**Data for this exercise**
This is an optimization exercise on Yosys and OpenROAD, whose aim is small area, a short achievable clock period and few clock cycles, not a production implementation.
Function was not checked in any run shown here: the RTL went through the layout flow alone.

### flow/run.sh
#!/bin/bash
# Layout flow: the standard ORFS flow (standard synthesis unchanged), with
# the port buffers that global placement inserts made plain buf_1 cells
# instead of the default delay buffers. Every port still gets its buffer.
set -euo pipefail
export BUFFER_PORTS_ARGS="-buffer_cell sky130_fd_sc_hd__buf_1"
bash standard.sh > standard.log 2>&1
### standard.sh
#!/bin/bash
# synth_recipe.tcl (not shown) runs the flow's synth.tcl, then flattens the netlist and writes it again
# the make line also repeats each setting of config.mk as NAME=value (left out here)
make -C /OpenROAD-flow-scripts/flow DESIGN_CONFIG=/design/flow/config.mk WORK_HOME=/design/flow/orfs CLKGATE_MAP_FILE= SYNTH_SCRIPT=/design/flow/synth_recipe.tcl "${@:-finish}"
### config.mk
export PLATFORM = sky130hd
export DESIGN_NAME = neuron_pe
export DESIGN_NICKNAME = neuron_pe
export VERILOG_FILES = /design/flow/design.v
export SDC_FILE = /design/flow/constraint.sdc
export NUM_CORES = 4
export LEC_CHECK = 0
export ABC_AREA = 1
export CAP_MARGIN = 20
export CORE_MARGIN = 2
export CORE_UTILIZATION = 40
export SLEW_MARGIN = 70
### constraint.sdc
create_clock -name core_clock -period 22.0 [get_ports {clk}]
set_input_delay 4.4000 -clock core_clock [delete_from_list [all_inputs] [get_ports {clk}]]
set_output_delay 4.4000 -clock core_clock [all_outputs]
set_load 0.01 [all_outputs]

**Task to complete**
All of the data above needs to be retyped exactly, with each line as it stands.

**Exercise response**
This is an optimization exercise on Yosys and OpenROAD, whose aim is small area, a short achievable clock period and few clock cycles, not a production implementation.
Function was not checked in any run shown here: the RTL went through the layout flow alone.

### flow/run.sh
#!/bin/bash
# Layout flow: the standard ORFS flow (standard synthesis unchanged), with
# the port buffers that global placement inserts made plain buf_1 cells
# instead of the default delay buffers. Every port still gets its buffer.
set -euo pipefail
export BUFFER_PORTS_ARGS="-buffer_cell sky130_fd_sc_hd__buf_1"
bash standard.sh > standard.log 2>&1
### standard.sh
#!/bin/bash
# synth_recipe.tcl (not shown) runs the flow's synth.tcl, then flattens the netlist and writes it again
# the make line also repeats each setting of config.mk as NAME=value (left out here)
make -C /OpenROAD-flow-scripts/flow DESIGN_CONFIG=/design/flow/config.mk WORK_HOME=/design/flow/orfs CLKGATE_MAP_FILE= SYNTH_SCRIPT=/design/flow/synth_recipe.tcl "${@:-finish}"
### config.mk
export PLATFORM = sky130hd
export DESIGN_NAME = neuron_pe
export DESIGN_NICKNAME = neuron_pe
export VERILOG_FILES = /design/flow/design.v
export SDC_FILE = /design/flow/constraint.sdc
export NUM_CORES = 4
export LEC_CHECK = 0
export ABC_AREA = 1
export CAP_MARGIN = 20
export CORE_MARGIN = 2
export CORE_UTILIZATION = 40
export SLEW_MARGIN = 70
### constraint.sdc
create_clock -name core_clock -period 22.0 [get_ports {clk}]
set_input_delay 4.4000 -clock core_clock [delete_from_list [all_inputs] [get_ports {clk}]]
set_output_delay 4.4000 -clock core_clock [all_outputs]
set_load 0.01 [all_outputs]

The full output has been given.